Cyclic Equalizability of Words and Its Application to Card-Based Cryptography

TL;DR

This paper explores the concept of cyclic equalizability of words, establishing a key property for binary words, and applies this to enhance protocols in card-based cryptography, especially for information erasure and secure card operations.

Contribution

It introduces the concept of cyclic equalizability of words and proves a new property for binary words, connecting combinatorics on words with cryptographic applications.

Findings

Binary words of equal length and Hamming weight are cyclically equalizable.

Cyclic equalizability aids in solving information erasure problems.

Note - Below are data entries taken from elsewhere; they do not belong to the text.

## src/rtl/dm_arb_pkg.sv

```systemverilog
// Shared constants for the data-memory arbiter: FSM state codes, port indices, default widths.
package dm_arb_pkg;

  localparam int unsigned AW_DEF = 10;
  localparam int unsigned DW_DEF = 32;

  // FSM state codes
  localparam logic [0:0] ST_IDLE   = 1'b0;
  localparam logic [0:0] ST_BURST1 = 1'b1;

  // Port indices into the grant vector
  localparam int unsigned P_CPU = 0;
  localparam int unsigned P_DMA = 1;

endpackage

```

## src/rtl/rr_pick2.sv

```systemverilog
// Two-way round-robin picker: a lone request wins; on a tie, ptr selects the winner.
module rr_pick2 (
  input  logic [1:0] req,
  input  logic       ptr,
  output logic [1:0] gnt_c
);

  // Onehot winner selection
  always_comb begin
    gnt_c = req;
    if (req == 2'b11) begin
      gnt_c = ptr ? 2'b10 : 2'b01;
    end
  end

endmodule

```

## src/rtl/dm_arbiter.sv

```systemverilog
// Data-memory arbiter: shares one single-port DM between the CPU (port 0) and the
// DMA/debug loader (port 1). Grants are zero-latency; load data returns one cycle later.
// Port 1 may hold the memory for bursts of up to MAX_BURST beats.
// Optional build macro DM_ARB_CPU_PRIORITY_EN: CPU wins every tie and preempts bursts.
module dm_arbiter
  import dm_arb_pkg::*;
#(
  parameter int unsigned AW        = AW_DEF,
  parameter int unsigned DW        = DW_DEF,
  parameter int unsigned MAX_BURST = 4
) (
  input  logic          Clk,
  input  logic          Reset,
  input  logic          p0_req,
  input  logic          p0_we,
  input  logic [AW-1:0] p0_addr,
  input  logic [DW-1:0] p0_wdata,
  output logic          p0_gnt,
  output logic          p0_rvalid,
  output logic [DW-1:0] p0_rdata,
  input  logic          p1_req,
  input  logic          p1_we,
  input  logic [AW-1:0] p1_addr,
  input  logic [DW-1:0] p1_wdata,
  input  logic          p1_last,
  output logic          p1_gnt,
  output logic          p1_rvalid,
  output logic [DW-1:0] p1_rdata,
  output logic [AW-1:0] dm_A,
  output logic [DW-1:0] dm_D,
  output logic          dm_Memwrite,
  output logic          dm_Memtoreg,
  input  logic [DW-1:0] dm_out
);

  localparam int unsigned BCW = $clog2(MAX_BURST + 1);

  logic [0:0]     state_q, state_d;
  logic           rr_ptr_q, rr_ptr_d;
  logic [BCW-1:0] beat_q, beat_d;
  logic [1:0]     rr_gnt;
  logic [1:0]     gnt;
  logic [BCW-1:0] beat_inc;

  assign beat_inc = beat_q + BCW'(1);

`ifdef DM_ARB_CPU_PRIORITY_EN
  // CPU always wins a tie; the round-robin pointer plays no part
  assign rr_gnt = p0_req ? 2'b01 : {p1_req, 1'b0};
`else
  // Fair tie-break between the two ports
  rr_pick2 u_rr_pick2 (
    .req   ({p1_req, p0_req}),
    .ptr   (rr_ptr_q),
    .gnt_c (rr_gnt)
  );
`endif

  // State, round-robin pointer and beat counter
  always_ff @(posedge Clk or negedge Reset) begin
    if (!Reset) begin
      state_q  <= ST_IDLE;
      rr_ptr_q <= 1'b0;
      beat_q   <= '0;
    end else begin
      state_q  <= state_d;
      rr_ptr_q <= rr_ptr_d;
      beat_q   <= beat_d;
    end
  end

  // Next-state and grant decode; nothing is granted while Reset is asserted
  always_comb begin
    state_d  = state_q;
    rr_ptr_d = rr_ptr_q;
    beat_d   = beat_q;
    gnt      = 2'b00;
    if (Reset) begin
      case (state_q)
        ST_IDLE: begin
          gnt = rr_gnt;
          if (gnt[P_CPU]) begin
            rr_ptr_d = 1'b1;
          end
          if (gnt[P_DMA]) begin
            rr_ptr_d = 1'b0;
            beat_d   = BCW'(1);
            if (!p1_last && (MAX_BURST > 1)) begin
              state_d = ST_BURST1;
            end
          end
        end
        ST_BURST1: begin
`ifdef DM_ARB_CPU_PRIORITY_EN
          if (p0_req) begin
            gnt      = 2'b01;
            rr_ptr_d = 1'b1;
            state_d  = ST_IDLE;
            beat_d   = '0;
          end else
`endif
          if (p1_req) begin
            gnt    = 2'b10;
            beat_d = beat_inc;
            if (p1_last || (beat_inc == BCW'(MAX_BURST))) begin
              state_d = ST_IDLE;
              beat_d  = '0;
            end
          end else begin
            // Burst abandoned: the CPU may take this idle slot
            state_d = ST_IDLE;
            beat_d  = '0;
            if (p0_req) begin
              gnt      = 2'b01;
              rr_ptr_d = 1'b1;
            end
          end
        end
        default: begin
          state_d = ST_IDLE;
          beat_d  = '0;
        end
      endcase
    end
  end

  assign p0_gnt = gnt[P_CPU];
  assign p1_gnt = gnt[P_DMA];

  // DM pin mux: granted port drives, all zero when idle
  always_comb begin
    dm_A        = '0;
    dm_D        = '0;
    dm_Memwrite = 1'b0;
    dm_Memtoreg = 1'b0;
    if (gnt[P_CPU]) begin
      dm_A        = p0_addr;
      dm_D        = p0_wdata;
      dm_Memwrite = p0_we;
      dm_Memtoreg = ~p0_we;
    end else if (gnt[P_DMA]) begin
      dm_A        = p1_addr;
      dm_D        = p1_wdata;
      dm_Memwrite = p1_we;
      dm_Memtoreg = ~p1_we;
    end
  end

  // Load return path: capture DM data at the grant edge, flag it for one cycle
  always_ff @(posedge Clk or negedge Reset) begin
    if (!Reset) begin
      p0_rvalid <= 1'b0;
      p0_rdata  <= '0;
      p1_rvalid <= 1'b0;
      p1_rdata  <= '0;
    end else begin
      p0_rvalid <= gnt[P_CPU] & ~p0_we;
      p1_rvalid <= gnt[P_DMA] & ~p1_we;
      if (gnt[P_CPU] && !p0_we) begin
        p0_rdata <= dm_out;
      end
      if (gnt[P_DMA] && !p1_we) begin
        p1_rdata <= dm_out;
      end
    end
  end

endmodule

```

## config.mk

```make
export PLATFORM = sky130hd
export DESIGN_NAME = dm_arbiter
export DESIGN_NICKNAME = d
export VERILOG_FILES = /design/src/rtl/dm_arb_pkg.sv /design/src/rtl/rr_pick2.sv /design/src/rtl/dm_arbiter.sv
export SDC_FILE = /design/constraint.sdc
export NUM_CORES = 1
export LEC_CHECK = 0
export ABC_CLOCK_PERIOD_IN_PS = 2900
export CAP_MARGIN = 0
export CORE_ASPECT_RATIO = 1.4
export CORE_MARGIN = 5
export CORE_UTILIZATION = 35
export CTS_BUF_LIST = sky130_fd_sc_hd__clkbuf_16
export DETAILED_ROUTE_END_ITERATION = 10
export GPL_TIMING_DRIVEN = 0
export PLACE_DENSITY = 0.84
export SLEW_MARGIN = 20
export SYNTH_ARGS = -nofsm -noshare
export SYNTH_HDL_FRONTEND = slang
export SYNTH_SLANG_ARGS = --single-unit
```

## constraint.sdc

```tcl
create_clock -name Clk -period 2.9 [get_ports Clk]
set_input_delay 0.87 -clock Clk [delete_from_list [all_inputs] [get_ports Clk]]
set_output_delay 0.87 -clock Clk [all_outputs]
set_load 0.005 [all_outputs]
```

==> results.yml, run 1 <==
status:
  outcome: "finished clean"
hold_path:
  hp-class: "primary input to async pin"
synth:
  yosysSeqAreaShare: 0.537
  synth_seq_cells: 71
  syn_area_per_cell_um2: 14.3
  synth_area_mm2: 0.00331
  post_synth_num_cell_types: 27
  synth_top_area_frac: 0.537
  ys_warn_count: 0
  yosys-top-cells-count: "71 x dfrtp_1, 44 x a22o_1, 36 x mux2_2, 28 x mux2_4, 8 x clkbuf_1"
  yosysTopAreaCell: "dfrtp_1"
  synth.most_common_cell: "dfrtp_1"
  synth_async_sr_flop_share: 1.00
  synth_edf_count: 0
  synth_nets: 356
  synth_ff_type: "dfrtp_1"
  ys_top_cells_by_area: "dfrtp_1 54%, mux2_4 13%, mux2_2 12%"
  syn_inst: 231
global_route:
  grt_pass1_vias: 3496
  top_usage_layer: "met2"
  grt_pass1_wl_mm: 20.5
  grt_max_degree: 52
  grt_util_met3: 0.115
  use_met1: 0.295
  grt.met2_usage: 0.374
  antenna_found_initial: 8
  gr-total-overflow: 0
  grt_usage: 0.245
timing:
  setup_viol: 0
  drv_slew: 0
  slew_headroom: 0.722
  clock_skew_ps: 4.68
  hold_violations: 0
  period_share: 0.999
  finalSetupTns_ps: 0
  rsz0062_at_grt: "yes"
  fin_crit_ps: 2900
  tightest_slew_ps: 413
  fmax_ghz: 0.345
clock_network:
  cts.htree.levels: 3
  clock_sinks: 71
  clk_latency_ps: 330
  ctsHoldBuffers: 0
  cts-root-buf: "clkbuf_16"
  cts_buffer_depth: 2
  cts_buffers: 9
  cts_tree: "built"
  clkTransAtPathRegs_ps: 60
finish:
  fin_cells: 615
  drive_gt1_frac: 0.299
  fillers: 713
  nets: 618
  area_growth_pct: 92.2
drt:
  drt_wl_total_mm: 14.4
  drc_errors: 0
  drt_iter0_markers: 74
  vias: 3211
  wl_per_cell_um: 23.4
  via_per_inst: 5.22
  dr.pass1.iters: 4
  final_antenna_net_count: 0
setup_path:
  r2r-end: "p0_rdata[19]"
  critPathLaunchType: "primary input"
  cp-end-kind: "output port"
  required_ps: 2030
  r2r_start: "rr_ptr_q"
  crit_chain: "buf_6, nor2b_4, a21oi_4, buf_4, clkbuf_8, a22o_1, dlygate4sd2_1"
  criticalPathCategory: "primary input to output port"
  cp.arrival_ps: 2030
  critPathMaxStageDelay_ps: 280
  reg2reg_slack_ps: 710
  cp_slowest_cell: "a21oi_4"
  reg2reg_depth: 8
  worstPathMaxFanout: 6
power:
  vdd_drop_max_v: 0.000281
  pwr_density_cell_mw_per_mm2: 706
  leakagePower_nw: 2.82
placed_design:
  hpwlAfterDp_mm: 11.2
  gp_congestion: 0.858
  io_buffer_count: 234
  post-place-cells: 576
die:
  start_util: 0.354
  dieArea_mm2: 0.0115
  core-area_mm2: 0.00935
  fp-row-count: 42
  die_h_um: 125
  die_w_um: 92.2
  ios: 235
flow_run:
  cap_violations: 0
worst max-delay path, delay by kind of cell:
| family | cells | cell delay, ps |
|---|---|---|
| AO/OA/AOI/OAI | 2 | 390 |
| buffers and inverters | 4 | 630 |
| AND/OR/NAND/NOR | 1 | 130 |
sequential cells by signal, indices dropped and copies added, names as in the netlist:
| register | cells |
|---|---|
| p1_rdata | 32 |
| state_q | 1 |
| rr_ptr_q | 1 |
| beat_q | 3 |
| p1_rvalid | 1 |
| p0_rdata | 32 |
| p0_rvalid | 1 |
per-stage QoR:
stage	cell area (µm²)	util	hold WS [ps]	setup WS [ps]	total power [mW]
after floorplan	3310	-	498	176	2.04
after CTS	6380	0.682	320	-43.5	4.53
final	6360	0.680	332	1.62	4.49
after global routing	6340	0.678	324	-47.8	4.68
after global placement	5790	0.619	490	-3780	3.05
after detailed placement	5810	0.621	494	-1060	3.11
what timing repair did:
action | in CTS | in global routing
resized for setup | 150 | 31
pin swaps | 6 | 3
setup endpoints to repair | 46 | 36
buffers inserted | 11 | 1
gates cloned | 6 | 0
routing by layer:
layer / vias up / routed length, µm
met3: 45 / 1790
met1: 1529 / 5790
met2: 225 / 6180
li1: 1400 / -
met5: - / 73
met4: 12 / 541
area by class of cell:
| class | instances | area, µm² | share of cell area |
|---|---|---|---|
| well taps | 110 | 138 | 0.0216 |
| clock inverters | 7 | 143 | 0.0224 |
| inverters | 2 | 7.51 | 0.00118 |
| plain buffers | 16 | 196 | 0.0309 |
| repair buffers | 252 | 2430 | 0.382 |
| diodes | 7 | 17.5 | 0.00275 |
| flip-flops and latches | 71 | 1780 | 0.279 |
| clock buffers | 9 | 225 | 0.0354 |
| multi-input cells | 141 | 1420 | 0.224 |
cell families (layout without fill, tap and decap cells):
| kind of cell | count (synthesis) | in the layout | synth area share |
|---|---|---|---|
| DFF | 71 | 71 | 0.537 |
| and+or+nand+nor | 17 | 17 | 0.0269 |
| other | 0 | 7 | 0 |
| muxes | 64 | 64 | 0.250 |
| adders and majority gates | 2 | 2 | 0.00756 |
| buffers and inverters | 19 | 286 | 0.0348 |
| AOI/OAI and AO/OA | 57 | 57 | 0.141 |
| xor gates and xnor gates | 1 | 1 | 0.00265 |
worst max-delay path by stage:
stage | startpoint | endpoint | slack [ps]
global route | p0_req | dm_Memwrite | -50
finish | p0_req | dm_Memwrite | 2
global placement | Reset | dm_Memtoreg | -3780
detailed placement | p1_req | dm_Memtoreg | -1060
CTS | p0_req | dm_D[27] | -40
floorplan | p1_req | dm_Memtoreg | 180
cells in the final DEF (no fill, tap or decap), types with 2 or more instances in the layout:
| cell | Yosys | final |
|---|---|---|
| clkbuf_8 | 0 | 9 |
| a22o_1 | 44 | 44 |
| o21ai_0 | 4 | 4 |
| inv_1 | 2 | 2 |
| clkdlybuf4s15_1 | 0 | 13 |
| clkbuf_2 | 0 | 17 |
| buf_4 | 3 | 11 |
| a21oi_1 | 5 | 5 |
| nor2_1 | 2 | 2 |
| nand2_1 | 5 | 4 |
| buf_16 | 0 | 2 |
| diode_2 | 0 | 7 |
| buf_2 | 2 | 13 |
| buf_8 | 0 | 2 |
| clkbuf_16 | 0 | 10 |
| dfrtp_1 | 71 | 71 |
| mux2_4 | 28 | 28 |
| inv_6 | 0 | 2 |
| dlygate4sd2_1 | 0 | 5 |
| clkdlybuf4s50_1 | 0 | 184 |
| buf_6 | 4 | 9 |
| bufinv_16 | 0 | 4 |
| ha_1 | 2 | 2 |
| nor2b_1 | 2 | 2 |
| mux2_2 | 36 | 36 |
| nand3_1 | 2 | 2 |
report_power, final:
part | leakage (nW) | total (mW) | internal [mW] | switching (mW)
sequential | 0.846 | 1.49 | 1.30 | 0.191
combinational | 1.80 | 1.63 | 1.13 | 0.498
clock | 0.180 | 1.36 | 0.931 | 0.430
Note: power is estimated with default switching activity, not from simulation.
==> run 2: changes to the inputs <==
--- a/config.mk
+++ b/config.mk
@@ -13,7 +13,7 @@
 export CTS_BUF_LIST = sky130_fd_sc_hd__clkbuf_16
 export DETAILED_ROUTE_END_ITERATION = 10
 export GPL_TIMING_DRIVEN = 0
-export PLACE_DENSITY = 0.84
+export PLACE_DENSITY = 0.9
 export SLEW_MARGIN = 20
 export SYNTH_ARGS = -nofsm -noshare
 export SYNTH_HDL_FRONTEND = slang
==> run 2 against run 1 <==
Effect of this change:
- critical path depth increased by 2
- count of clock-buffer cells in the layout did not move
- wire length is 1.3% higher
- die area did not move
- global-route usage is 0.94 points higher
- non-clock buffer count shrank 3
- utilization shrank 0.60 points
- cell count decreased by 0.81%
- clock skew decreased by 1.5 ps
- clock power fell by 15%
- largest cell class unchanged
- largest power group unchanged
==> results.yml, run 2 (synthesis results as in run 1) <==
status:
  outcome: "finished clean"
setup_path:
  reg2reg_slack_ps: 650
  startpoint: "p0_req"
  r2r-end: "p0_rdata[10]"
  worstSetupEndpoint: "dm_Memtoreg"
  worstPathMaxFanout: 4
  r2r_start: "rr_ptr_q"
  cp.arrival_ps: 2000
  cp-end-kind: "output port"
  critPathLaunchType: "primary input"
  reg2reg_depth: 9
  required_ps: 2030
  criticalPathCategory: "primary input to output port"
clock_network:
  cts-root-buf: "clkbuf_16"
  cts_buffer_depth: 2
  cts_tree: "built"
  cts.htree.levels: 3
  clock_sinks: 71
  clk_latency_ps: 330
  ctsHoldBuffers: 0
  clkTransAtPathRegs_ps: 50
  cts_buffers: 9
die:
  die_w_um: 92.2
  core-area_mm2: 0.00935
  fp-row-count: 42
  dieArea_mm2: 0.0115
  die_h_um: 125
  ios: 235
  start_util: 0.354
power:
  seqPwrFrac: 0.351
  p_int_mw: 3.19
  vdd_drop_max_v: 0.000313
  switchingPower_mw: 1.12
  p_sw_frac: 0.259
  pwr_density_cell_mw_per_mm2: 682
  leakagePower_nw: 2.82
  pwr-share-comb: 0.380
  clockPowerShare: 0.270
finish:
  final_cell_mix: "185 x clkdlybuf4s50_1, 71 x dfrtp_1, 44 x a22o_1, 36 x mux2_2, 28 x mux2_4"
  nets: 615
  fin_util: 0.674
  layout_commonest_cell: "clkdlybuf4s50_1"
  area_growth_pct: 90.5
  reg_top3: "p0_rdata (32), p1_rdata (32), beat_q (3)"
  fillers: 697
  final_cell_area_mm2: 0.00630
  drive_gt1_frac: 0.281
drt:
  wl_per_cell_um: 23.9
  drt_iter0_markers: 96
  drc_errors: 0
  final_antenna_net_count: 0
  drt_wl_total_mm: 14.6
  dr.pass1.iters: 4
  via_per_inst: 5.18
  vias: 3160
flow_run:
  cap_violations: 0
global_route:
  grt_pass1_vias: 3368
  grt_pass1_wl_mm: 21.4
  gr-total-overflow: 0
  grt_max_degree: 55
  antenna_found_initial: 13
  grt_usage: 0.254
timing:
  fin_crit_ps: 2870
  fmax_ghz: 0.348
  slew_headroom: 0.716
  setup_ws_ps: 25.3
  rsz0062_at_grt: "yes"
  tightest_slew_ps: 422
  finalSetupTns_ps: 0
  setup_viol: 0
  drv_slew: 0
  clock_skew_ps: 3.20
  hold_violations: 0
  period_share: 0.991
placed_design:
  hpwlAfterDp_mm: 11.2
  gp_congestion: 0.839
  dp_slack_ps: -1060
  io_buffer_count: 234
  post_dp_cell_area_mm2: 0.00581
hold_path:
  hp-class: "primary input to async pin"
run 2: cell count changes in the layout (fill, tap and decap cells not counted), sizes merged, moves of 2 or more:
cell,delta
dlygate4sd2,+17
clkinv,+2
buf,+2
bufinv,-2
diode,-2
clkbuf,-12
clkdlybuf4s15,-10
run 2: critical path, stage by stage:
cell      delay, ps
buf_6            80
nor2b_4         160
a21oi_4          90
buf_6           130
nor2b_1         110
buf_4           140
buf_8           110
or2_1           200
clkbuf_2        110
run 2: final cells by class:
class                           instances  area, µm²  area share
Antenna cell                            5       12.5     0.00198
Buffer                                 15        196      0.0312
Clock buffer                            9        225      0.0357
Clock inverter                          7       88.8      0.0141
Inverter                                2       7.51     0.00119
Multi-Input combinational cell        141       1430       0.227
Sequential cell                        71       1780       0.282
Tap cell                              110        138      0.0218
Timing Repair Buffer                  250       2430       0.385
run 2: worst min-delay path by stage:
| stage | from | endpoint | slack [ps] |
|---|---|---|---|
| 2_1_floorplan | beat_q[2] | beat_q[2] | 500 |
| 3_3_place_gp | p1_rdata[27] | p1_rdata[27] | 490 |
| 3_5_place_dp | p1_rdata[12] | p1_rdata[12] | 490 |
| 4_1_cts | Reset | p1_rdata[8] | 320 |
| 5_1_grt | Reset | p1_rdata[8] | 320 |
| 6_report | Reset | p1_rdata[8] | 330 |
run 2: routing by layer:
metal / GRT usage / routed length (µm)
met1: 0.318 / 5920
met2: 0.379 / 6210
met3: 0.144 / 1990
met4: 0.0682 / 295
met5: 0 / 143
run 2: stage by stage:
step,instances,total power [mW],hold slack [ps]
global route,606,4.51,319
detailed placement,576,3.12,495
CTS,606,4.33,318
finish,610,4.30,327
floorplan,231,2.04,498
global placement,575,3.05,489
run 2: power by group through the flow:
stage / registers, mW / logic [mW] / clock network [mW]
finish: 1.51 / 1.63 / 1.16
global route: 1.55 / 1.74 / 1.23
CTS: 1.50 / 1.65 / 1.18
detailed placement: 1.51 / 1.61 / 0
global placement: 1.48 / 1.56 / 0
floorplan: 1.50 / 0.531 / 0
run 2: what timing repair did:
item	4_1_cts	5_1_grt
setup buffers	14	0
pin swaps	4	3
cloned	2	0
gates resized for setup	136	20
endpoints found under the setup margin	46	26
endpoints found under the hold margin	0	0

Applications to single-cut full-open protocols in card cryptography.

Abstract

Card-based cryptography is a research area to implement cryptographic procedures using a deck of physical cards. In recent years, it has been found to be related to finite group theory and algebraic combinatorics, and is becoming more and more closely connected to the field of mathematics. In this paper, we discuss the relationship between card-based cryptography and combinatorics on words for the first time. In particular, we focus on cyclic equality of words. We say that a set of words are cyclically equalizable if they can be transformed to be cyclically equal by repeated simultaneous insertion of letters. The main result of this paper is to show that two binary words of equal length and equal Hamming weight are cyclically equalizable. As applications of cyclic equalizability to card-based cryptography, we describe its applications to the information erasure problem and to single-cut full-open protocols.